4. El complejo de la reivindicación 2, en donde el anticuerpo se une a TNF.

5. El complejo de la reivindicación 2, en donde el anticuerpo es adalimumab.

6. El complejo de la reivindicación 2, en donde el anticuerpo compite con adalimumab por la unión a TNF.

7. Una composición farmacéutica que comprende el complejo de una cualquiera de las reivindicaciones 2-6.

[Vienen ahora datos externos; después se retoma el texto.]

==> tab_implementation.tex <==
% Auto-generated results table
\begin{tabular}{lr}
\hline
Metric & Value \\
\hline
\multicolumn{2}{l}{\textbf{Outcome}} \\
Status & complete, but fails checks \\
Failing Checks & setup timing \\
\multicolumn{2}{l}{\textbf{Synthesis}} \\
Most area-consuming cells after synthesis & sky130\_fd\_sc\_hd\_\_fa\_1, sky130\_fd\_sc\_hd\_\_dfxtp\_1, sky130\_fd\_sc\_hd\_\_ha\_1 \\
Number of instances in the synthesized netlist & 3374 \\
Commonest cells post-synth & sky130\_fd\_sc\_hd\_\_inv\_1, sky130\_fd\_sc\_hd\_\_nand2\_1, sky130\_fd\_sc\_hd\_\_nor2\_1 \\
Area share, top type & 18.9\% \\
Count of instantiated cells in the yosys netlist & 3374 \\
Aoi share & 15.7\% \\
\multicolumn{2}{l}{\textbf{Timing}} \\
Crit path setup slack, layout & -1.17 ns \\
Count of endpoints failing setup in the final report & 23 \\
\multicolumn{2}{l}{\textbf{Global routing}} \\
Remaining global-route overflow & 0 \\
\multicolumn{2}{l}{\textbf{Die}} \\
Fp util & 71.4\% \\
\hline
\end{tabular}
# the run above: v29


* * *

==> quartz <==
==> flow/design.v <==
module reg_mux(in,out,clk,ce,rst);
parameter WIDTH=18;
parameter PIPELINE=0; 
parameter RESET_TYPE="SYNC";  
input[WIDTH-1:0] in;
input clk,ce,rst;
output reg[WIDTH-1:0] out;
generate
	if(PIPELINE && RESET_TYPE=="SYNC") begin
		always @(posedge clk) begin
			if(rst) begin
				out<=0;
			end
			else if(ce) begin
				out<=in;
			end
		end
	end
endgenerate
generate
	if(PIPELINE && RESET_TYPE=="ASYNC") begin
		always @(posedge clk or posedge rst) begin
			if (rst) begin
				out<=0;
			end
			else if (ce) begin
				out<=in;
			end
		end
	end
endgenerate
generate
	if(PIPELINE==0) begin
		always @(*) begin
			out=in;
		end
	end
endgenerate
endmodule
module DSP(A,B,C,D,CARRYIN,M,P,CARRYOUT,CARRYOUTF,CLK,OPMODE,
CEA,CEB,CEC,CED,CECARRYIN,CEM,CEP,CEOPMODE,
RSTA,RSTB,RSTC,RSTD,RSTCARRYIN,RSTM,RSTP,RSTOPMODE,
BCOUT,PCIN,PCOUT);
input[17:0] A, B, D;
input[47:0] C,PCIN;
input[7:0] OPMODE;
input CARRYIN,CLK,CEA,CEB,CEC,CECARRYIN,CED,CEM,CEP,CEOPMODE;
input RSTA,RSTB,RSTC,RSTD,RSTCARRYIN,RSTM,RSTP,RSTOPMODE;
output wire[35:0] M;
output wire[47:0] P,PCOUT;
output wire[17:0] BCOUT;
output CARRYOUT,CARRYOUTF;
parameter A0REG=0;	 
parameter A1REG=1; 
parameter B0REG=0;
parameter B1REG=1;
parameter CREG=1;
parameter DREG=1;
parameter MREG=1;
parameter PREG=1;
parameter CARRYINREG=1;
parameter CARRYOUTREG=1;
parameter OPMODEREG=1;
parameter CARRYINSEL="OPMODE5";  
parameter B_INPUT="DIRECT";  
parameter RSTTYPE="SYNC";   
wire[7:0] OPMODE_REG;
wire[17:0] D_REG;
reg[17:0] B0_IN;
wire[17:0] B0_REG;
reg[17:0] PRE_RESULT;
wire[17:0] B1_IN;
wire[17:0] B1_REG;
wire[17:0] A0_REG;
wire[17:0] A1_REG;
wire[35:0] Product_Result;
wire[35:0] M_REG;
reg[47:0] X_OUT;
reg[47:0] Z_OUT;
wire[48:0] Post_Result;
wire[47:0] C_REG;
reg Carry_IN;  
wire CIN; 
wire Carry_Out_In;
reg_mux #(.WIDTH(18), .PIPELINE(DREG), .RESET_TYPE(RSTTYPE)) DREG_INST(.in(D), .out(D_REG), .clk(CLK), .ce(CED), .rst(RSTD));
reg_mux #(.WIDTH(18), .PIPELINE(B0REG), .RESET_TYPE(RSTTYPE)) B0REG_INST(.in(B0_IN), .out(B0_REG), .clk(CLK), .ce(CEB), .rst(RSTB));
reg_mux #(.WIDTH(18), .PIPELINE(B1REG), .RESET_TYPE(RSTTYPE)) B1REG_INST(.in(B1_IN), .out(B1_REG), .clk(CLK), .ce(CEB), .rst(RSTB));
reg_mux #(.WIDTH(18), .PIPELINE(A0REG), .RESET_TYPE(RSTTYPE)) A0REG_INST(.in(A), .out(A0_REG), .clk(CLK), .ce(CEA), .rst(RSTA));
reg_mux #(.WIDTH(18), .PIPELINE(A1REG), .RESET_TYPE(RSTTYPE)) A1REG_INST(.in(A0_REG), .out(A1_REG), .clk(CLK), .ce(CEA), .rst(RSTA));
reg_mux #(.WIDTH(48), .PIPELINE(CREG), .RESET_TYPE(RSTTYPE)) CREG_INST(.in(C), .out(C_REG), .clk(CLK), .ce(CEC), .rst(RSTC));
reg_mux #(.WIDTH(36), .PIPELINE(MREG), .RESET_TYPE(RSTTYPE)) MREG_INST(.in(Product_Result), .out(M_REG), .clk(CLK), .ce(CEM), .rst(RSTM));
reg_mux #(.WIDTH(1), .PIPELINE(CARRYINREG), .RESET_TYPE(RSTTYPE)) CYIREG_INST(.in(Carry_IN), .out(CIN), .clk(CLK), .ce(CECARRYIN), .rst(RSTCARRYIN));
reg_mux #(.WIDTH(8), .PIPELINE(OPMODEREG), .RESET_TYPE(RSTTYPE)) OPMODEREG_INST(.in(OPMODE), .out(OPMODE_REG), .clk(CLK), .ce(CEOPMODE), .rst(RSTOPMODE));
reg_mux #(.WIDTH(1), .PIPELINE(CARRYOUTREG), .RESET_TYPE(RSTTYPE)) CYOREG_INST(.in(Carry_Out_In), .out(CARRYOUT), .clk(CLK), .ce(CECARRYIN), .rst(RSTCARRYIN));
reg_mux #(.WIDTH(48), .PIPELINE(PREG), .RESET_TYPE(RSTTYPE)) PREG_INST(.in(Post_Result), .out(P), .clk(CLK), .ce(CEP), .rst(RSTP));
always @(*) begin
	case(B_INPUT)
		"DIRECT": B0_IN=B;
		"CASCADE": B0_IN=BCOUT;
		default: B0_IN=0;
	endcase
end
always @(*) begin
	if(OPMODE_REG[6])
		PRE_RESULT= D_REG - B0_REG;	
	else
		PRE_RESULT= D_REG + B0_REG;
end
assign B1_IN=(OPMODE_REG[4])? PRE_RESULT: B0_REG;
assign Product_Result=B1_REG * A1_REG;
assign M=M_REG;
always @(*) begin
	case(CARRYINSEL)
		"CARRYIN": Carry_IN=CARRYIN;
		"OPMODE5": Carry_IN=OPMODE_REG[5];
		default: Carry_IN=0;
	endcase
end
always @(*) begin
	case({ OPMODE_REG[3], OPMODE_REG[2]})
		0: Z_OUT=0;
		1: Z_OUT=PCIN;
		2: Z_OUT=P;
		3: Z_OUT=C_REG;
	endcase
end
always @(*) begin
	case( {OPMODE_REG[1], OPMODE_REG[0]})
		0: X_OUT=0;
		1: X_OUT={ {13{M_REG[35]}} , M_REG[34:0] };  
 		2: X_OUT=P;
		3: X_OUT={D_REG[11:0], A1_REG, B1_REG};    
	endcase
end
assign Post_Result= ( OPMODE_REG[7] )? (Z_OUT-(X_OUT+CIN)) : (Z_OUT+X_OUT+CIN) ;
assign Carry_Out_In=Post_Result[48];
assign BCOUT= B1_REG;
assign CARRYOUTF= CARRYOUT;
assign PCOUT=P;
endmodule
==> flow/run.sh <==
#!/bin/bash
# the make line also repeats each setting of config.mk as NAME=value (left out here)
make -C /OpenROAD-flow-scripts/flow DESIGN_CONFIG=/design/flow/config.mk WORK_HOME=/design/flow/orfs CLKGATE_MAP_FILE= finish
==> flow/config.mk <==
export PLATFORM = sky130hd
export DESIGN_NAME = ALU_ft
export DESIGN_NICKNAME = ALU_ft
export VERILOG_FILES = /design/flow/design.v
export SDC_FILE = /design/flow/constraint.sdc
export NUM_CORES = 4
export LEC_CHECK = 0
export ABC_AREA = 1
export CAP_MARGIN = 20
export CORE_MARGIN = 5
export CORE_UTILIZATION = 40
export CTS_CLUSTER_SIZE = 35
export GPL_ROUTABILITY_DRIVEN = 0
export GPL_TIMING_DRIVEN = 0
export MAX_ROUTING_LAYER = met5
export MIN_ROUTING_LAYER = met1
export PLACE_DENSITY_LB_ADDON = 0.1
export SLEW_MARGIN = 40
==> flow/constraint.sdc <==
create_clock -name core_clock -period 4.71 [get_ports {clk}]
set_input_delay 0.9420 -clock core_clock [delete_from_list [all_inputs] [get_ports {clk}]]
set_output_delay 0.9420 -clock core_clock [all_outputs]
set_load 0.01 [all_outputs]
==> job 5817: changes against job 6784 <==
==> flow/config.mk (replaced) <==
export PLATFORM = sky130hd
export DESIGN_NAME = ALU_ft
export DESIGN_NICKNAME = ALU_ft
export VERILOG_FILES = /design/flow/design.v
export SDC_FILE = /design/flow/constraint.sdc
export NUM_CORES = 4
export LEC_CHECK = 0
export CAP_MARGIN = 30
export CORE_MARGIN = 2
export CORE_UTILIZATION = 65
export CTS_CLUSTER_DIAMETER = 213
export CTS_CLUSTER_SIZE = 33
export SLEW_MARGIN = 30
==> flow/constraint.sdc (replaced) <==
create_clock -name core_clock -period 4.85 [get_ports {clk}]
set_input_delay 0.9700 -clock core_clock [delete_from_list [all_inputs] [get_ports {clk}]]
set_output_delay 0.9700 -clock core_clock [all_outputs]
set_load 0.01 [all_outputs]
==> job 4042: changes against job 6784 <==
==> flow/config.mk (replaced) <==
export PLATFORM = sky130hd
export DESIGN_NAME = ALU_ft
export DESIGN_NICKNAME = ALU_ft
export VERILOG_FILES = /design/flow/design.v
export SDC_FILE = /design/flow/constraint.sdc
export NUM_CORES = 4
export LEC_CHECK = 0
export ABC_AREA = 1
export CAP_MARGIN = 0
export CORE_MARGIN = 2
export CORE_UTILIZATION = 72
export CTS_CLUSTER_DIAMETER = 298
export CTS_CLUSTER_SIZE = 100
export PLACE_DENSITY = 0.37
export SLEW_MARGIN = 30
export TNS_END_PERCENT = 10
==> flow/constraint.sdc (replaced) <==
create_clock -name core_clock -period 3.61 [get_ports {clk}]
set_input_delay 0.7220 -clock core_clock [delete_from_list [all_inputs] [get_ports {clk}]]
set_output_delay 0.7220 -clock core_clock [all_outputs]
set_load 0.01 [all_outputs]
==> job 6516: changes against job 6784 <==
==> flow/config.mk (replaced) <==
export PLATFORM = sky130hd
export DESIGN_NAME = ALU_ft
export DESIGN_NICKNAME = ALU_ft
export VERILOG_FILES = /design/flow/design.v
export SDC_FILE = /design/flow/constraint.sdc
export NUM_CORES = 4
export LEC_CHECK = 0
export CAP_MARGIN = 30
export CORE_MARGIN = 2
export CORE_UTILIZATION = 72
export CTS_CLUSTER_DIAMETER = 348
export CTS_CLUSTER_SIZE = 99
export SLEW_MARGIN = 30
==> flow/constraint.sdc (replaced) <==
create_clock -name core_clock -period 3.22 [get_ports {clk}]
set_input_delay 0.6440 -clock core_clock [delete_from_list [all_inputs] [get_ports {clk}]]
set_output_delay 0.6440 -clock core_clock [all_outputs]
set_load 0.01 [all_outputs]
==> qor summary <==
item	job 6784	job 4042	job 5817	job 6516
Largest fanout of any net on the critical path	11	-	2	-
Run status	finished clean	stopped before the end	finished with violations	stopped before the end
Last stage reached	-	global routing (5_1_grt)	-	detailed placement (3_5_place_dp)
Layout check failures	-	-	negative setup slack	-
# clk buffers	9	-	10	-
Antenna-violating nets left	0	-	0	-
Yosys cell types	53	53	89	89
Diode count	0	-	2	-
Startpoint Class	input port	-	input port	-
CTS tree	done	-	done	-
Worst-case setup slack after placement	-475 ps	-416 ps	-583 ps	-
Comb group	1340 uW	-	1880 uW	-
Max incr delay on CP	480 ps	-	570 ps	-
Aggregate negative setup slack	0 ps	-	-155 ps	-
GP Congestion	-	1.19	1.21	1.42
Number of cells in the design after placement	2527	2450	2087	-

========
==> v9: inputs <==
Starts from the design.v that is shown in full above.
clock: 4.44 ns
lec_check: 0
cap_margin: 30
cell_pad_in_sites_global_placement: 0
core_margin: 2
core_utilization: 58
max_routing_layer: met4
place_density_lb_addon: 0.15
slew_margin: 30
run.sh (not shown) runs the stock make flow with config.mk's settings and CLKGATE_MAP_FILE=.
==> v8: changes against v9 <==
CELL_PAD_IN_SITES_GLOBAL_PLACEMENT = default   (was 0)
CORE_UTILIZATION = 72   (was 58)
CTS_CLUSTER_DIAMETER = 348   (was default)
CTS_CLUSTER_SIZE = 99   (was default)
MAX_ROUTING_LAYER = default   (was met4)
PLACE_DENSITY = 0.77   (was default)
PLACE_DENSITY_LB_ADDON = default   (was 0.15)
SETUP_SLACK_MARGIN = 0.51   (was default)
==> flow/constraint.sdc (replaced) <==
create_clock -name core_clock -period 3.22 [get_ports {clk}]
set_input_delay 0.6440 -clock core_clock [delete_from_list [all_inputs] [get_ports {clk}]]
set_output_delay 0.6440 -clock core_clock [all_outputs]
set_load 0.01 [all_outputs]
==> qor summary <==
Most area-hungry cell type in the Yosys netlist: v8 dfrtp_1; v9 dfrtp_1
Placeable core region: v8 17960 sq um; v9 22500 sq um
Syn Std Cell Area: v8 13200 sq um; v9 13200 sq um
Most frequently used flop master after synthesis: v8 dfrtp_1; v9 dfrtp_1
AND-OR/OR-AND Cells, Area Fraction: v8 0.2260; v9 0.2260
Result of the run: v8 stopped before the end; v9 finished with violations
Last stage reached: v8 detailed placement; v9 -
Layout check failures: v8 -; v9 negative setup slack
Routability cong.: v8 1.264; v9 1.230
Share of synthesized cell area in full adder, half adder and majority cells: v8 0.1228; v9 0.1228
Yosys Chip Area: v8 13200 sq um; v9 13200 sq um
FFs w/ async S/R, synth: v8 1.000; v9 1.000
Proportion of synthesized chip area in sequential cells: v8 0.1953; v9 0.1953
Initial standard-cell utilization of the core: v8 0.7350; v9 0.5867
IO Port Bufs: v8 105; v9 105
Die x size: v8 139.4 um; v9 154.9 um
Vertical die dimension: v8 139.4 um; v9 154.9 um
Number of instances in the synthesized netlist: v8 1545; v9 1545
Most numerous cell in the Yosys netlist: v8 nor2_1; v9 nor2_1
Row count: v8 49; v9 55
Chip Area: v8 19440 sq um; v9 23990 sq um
==> job 2651 <==
Design conv_mac_unit, start of the top module:
module conv_mac_unit (
	input wire aclk,
	input wire aresetn,
	input wire aclken,
	input wire[1:0] calfmt,
	input wire[8*16-1:0] mac_in_ftm,
	input wire[8*16-1:0] mac_in_wgt,
	input wire mac_in_ftm_masked,
	input wire[1:0] mac_in_info_along,
	input wire mac_in_valid,
	output wire[7:0] mac_out_exp,
	output wire[39:0] mac_out_frac,
	output wire[1:0] mac_out_info_along,
	output wire mac_out_valid
);
	localparam integer ATOMIC_C = 8;
	wire[ATOMIC_C*16-1:0] mul_op_a;
	wire[ATOMIC_C*16-1:0] mul_op_b;
	wire mul_ce;
	wire[ATOMIC_C*32-1:0] mul_res;
	conv_mac_cell #(
		.ATOMIC_C(ATOMIC_C),
		.EN_SMALL_FP16("true"),
		.INFO_ALONG_WIDTH(2),
		.SIM_DELAY(0)
	)mac_cell_u(
		.aclk(aclk),
		.aresetn(aresetn),
		.aclken(aclken),
		.calfmt(calfmt),
		.mac_in_ftm(mac_in_ftm),
		.mac_in_wgt(mac_in_wgt),
		.mac_in_ftm_masked(mac_in_ftm_masked),
		.mac_in_info_along(mac_in_info_along),
		.mac_in_valid(mac_in_valid),
		.mac_out_exp(mac_out_exp),
		.mac_out_frac(mac_out_frac),
		.mac_out_info_along(mac_out_info_along),
		.mac_out_valid(mac_out_valid),
		.mul_op_a(mul_op_a),
		.mul_op_b(mul_op_b),
		.mul_ce(mul_ce),
		.mul_res(mul_res)
	);
	genvar mul_i;
	generate
		for(mul_i = 0;mul_i < ATOMIC_C;mul_i = mul_i + 1)
		begin:mul_blk
			signed_mul #(
				.op_a_width(16),
				.op_b_width(16),
				.output_width(32),
				.en_in_reg("false"),
  ...
make LEC_CHECK=0 CAP_MARGIN=20 CELL_PAD_IN_SITES_DETAIL_PLACEMENT=2 CELL_PAD_IN_SITES_GLOBAL_PLACEMENT=3 CORE_MARGIN=2 CORE_UTILIZATION=19 CTS_CLUSTER_DIAMETER=322 MIN_ROUTING_LAYER=met2 PLACE_DENSITY_LB_ADDON=0.1 SLEW_MARGIN=20 TNS_END_PERCENT=20 finish   # period 10.3 ns
run.sh (not shown) runs the stock make flow with config.mk's settings and CLKGATE_MAP_FILE=.
==> job 1132: changes against job 2651 <==
==> flow/config.mk (replaced) <==
export PLATFORM = sky130hd
export DESIGN_NAME = conv_mac_unit
export DESIGN_NICKNAME = conv_mac_unit
export VERILOG_FILES = /design/flow/design.v
export SDC_FILE = /design/flow/constraint.sdc
export NUM_CORES = 4
export LEC_CHECK = 0
export ABC_AREA = 1
export CAP_MARGIN = 20
export CORE_MARGIN = 2
export CORE_UTILIZATION = 62
export CTS_CLUSTER_DIAMETER = 346
export SLEW_MARGIN = 20
==> flow/constraint.sdc (replaced) <==
create_clock -name core_clock -period 4.27 [get_ports {aclk}]
set_input_delay 0.8540 -clock core_clock [delete_from_list [all_inputs] [get_ports {aclk}]]
set_output_delay 0.8540 -clock core_clock [all_outputs]
set_load 0.01 [all_outputs]
==> job 8458: changes against job 2651 <==
==> flow/config.mk (replaced) <==
export PLATFORM = sky130hd
export DESIGN_NAME = conv_mac_unit
export DESIGN_NICKNAME = conv_mac_unit
export VERILOG_FILES = /design/flow/design.v
export SDC_FILE = /design/flow/constraint.sdc
export NUM_CORES = 4
export LEC_CHECK = 0
export CAP_MARGIN = 20
export CORE_MARGIN = 2
export CORE_UTILIZATION = 72
export MAX_ROUTING_LAYER = met4
export PLACE_DENSITY = 0.78
export SETUP_SLACK_MARGIN = 1.09
export SLEW_MARGIN = 20
==> flow/constraint.sdc (replaced) <==
create_clock -name core_clock -period 7.0 [get_ports {aclk}]
set_input_delay 1.4000 -clock core_clock [delete_from_list [all_inputs] [get_ports {aclk}]]
set_output_delay 1.4000 -clock core_clock [all_outputs]
set_load 0.01 [all_outputs]
==> results.py <==
# Synthesis and PnR figures
metrics = {
    "outcome": {
        "result_of_the_run": "finished with violations",
        "violatedChecks": "negative setup slack",
    },
    "sta": {
        "setup_ws_ps": -1450,
        "tightest_slew_ps": 993,
        "final_setup_viols": 205,
    },
    "worst_setup_path": {
        "crit_path_end_kind": "register",
    },
    "synthesis": {
        "muxShareOfSynthArea_pct": 0,
    },
    "finish": {
        "nNonClkBuffers": 2823,
    },
    "routing": {
        "detailroute.via_count": 140000,
    },
}
Source of the figures above: job 1132
// ULA_LCD
module ULA_LCD(clk, rst, rs, rw, en, dados, SOMA, SUBT, MULT, IGUAL, A, B, sinalA, sinalB);
	input [7:0] A;
	input [7:0] B;
	input sinalA;
	input sinalB;
	input SOMA;
	input SUBT;
	input MULT;
	input IGUAL;
	output en;
	output rw;
	output rs;
	output [7:0] dados;
	input clk;
	input rst;
	reg rs;
	reg rw;
	reg en;
	reg [7:0] dados;
	reg [21:0] c45;
	reg [21:0] c5;
	reg [21:0] c25;
	integer c1;
	reg flag45;
	reg flag5;
	reg flag2meio;
	reg [9:0] est2;
	reg flagbt1;
	reg flagbt2;
	reg flagbt3;
	reg flagbt4;
	reg flag_rst;
	reg [31:0] estado;
	reg subest;
	reg [5:0] charPos;
	reg [1:0] operacao;
	reg menos;
	reg [7:0] Alinha;
	reg [7:0] Blinha;
	reg menosA;
	reg menosB;
	reg menosR;
	parameter T45 = 2250, T5 = 250, T25 = 125;
	parameter clear = 1, opSOMA=1, opSUBT=2, opMULT=3, opIGUAL=4, skipLn=192, WAIT=10, WRITE=11, DEFAULT=6;
	reg [21:0] n45, n5, n25;
	reg nf45, nf5, nf25;
	always @(posedge clk) begin
		n45 = c45; n5 = c5; n25 = c25;
		nf45 = flag45; nf5 = flag5; nf25 = flag2meio;
    	if(flag_rst) begin
        	n45 = 0;
        	n25 = 0;
        	n5 = 0;
        	nf5 = 0;
        	nf45 = 0;
        	nf25 = 0;
    	end
    	if(n45 == T45) begin
            	n45 = 0;
            	nf45 = 1;
    	end
    	else if (n45 < T45) begin
        	n45 = n45+1;
  ...
For scale: roughly 8700 cells after synthesis, roughly 200 flip-flops, ~35 I/O pins, ~0.060 mm² of cells after synthesis.
clock: 94.3 ns
lec_check: 0
cap_margin: 20
cell_pad_in_sites_detail_placement: 0
cell_pad_in_sites_global_placement: 0
core_aspect_ratio: 0.9
core_margin: 2
core_utilization: 72
cts_cluster_diameter: 314
cts_cluster_size: 50
gpl_routability_driven: 0
max_routing_layer: met4
place_density_lb_addon: 0.0
setup_slack_margin: 5.0
slew_margin: 25
tns_end_percent: 65
run.sh (not shown) runs the stock make flow with config.mk's settings and CLKGATE_MAP_FILE=.
The starting point stopped in global routing.
Then changed:
==> flow/config.mk (replaced) <==
export PLATFORM = sky130hd
export DESIGN_NAME = ULA_LCD
export DESIGN_NICKNAME = ULA_LCD
export VERILOG_FILES = /design/flow/design.v
export SDC_FILE = /design/flow/constraint.sdc
export NUM_CORES = 4
export LEC_CHECK = 0
export CAP_MARGIN = 20
export CORE_MARGIN = 2
export CORE_UTILIZATION = 65
export MAX_ROUTING_LAYER = met4
export SLEW_MARGIN = 20
==> flow/constraint.sdc (replaced) <==
create_clock -name core_clock -period 90.9 [get_ports {clk}]
set_input_delay 18.1800 -clock core_clock [delete_from_list [all_inputs] [get_ports {clk}]]
set_output_delay 18.1800 -clock core_clock [all_outputs]
set_load 0.01 [all_outputs]
Now the flow finished but failed the layout checks on setup timing.
Synthesized area is unchanged.
Die area climbs by 11%.
Synthesized cell count does not change.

8. Un complejo de una cualquiera de las reivindicaciones 2-6 para su uso en un método de tratamiento de una enfermedad autoinmunitaria.

9. Un complejo de una cualquiera de las reivindicaciones 2-6 para su uso en un método de tratamiento de la artritis reumatoide, enfermedad de Crohn, lupus eritematoso sistémico, enfermedad inflamatoria del intestino, psoriasis, diabetes, colitis ulcerosa o esclerosis múltiple.

10. Un complejo de una cualquiera de las reivindicaciones 4-6 para su uso en un método para tratar la artritis.

11. El complejo para el uso de una cualquiera de las reivindicaciones 8-10, en donde el complejo es para su uso con un inhibidor de proteína cinasa.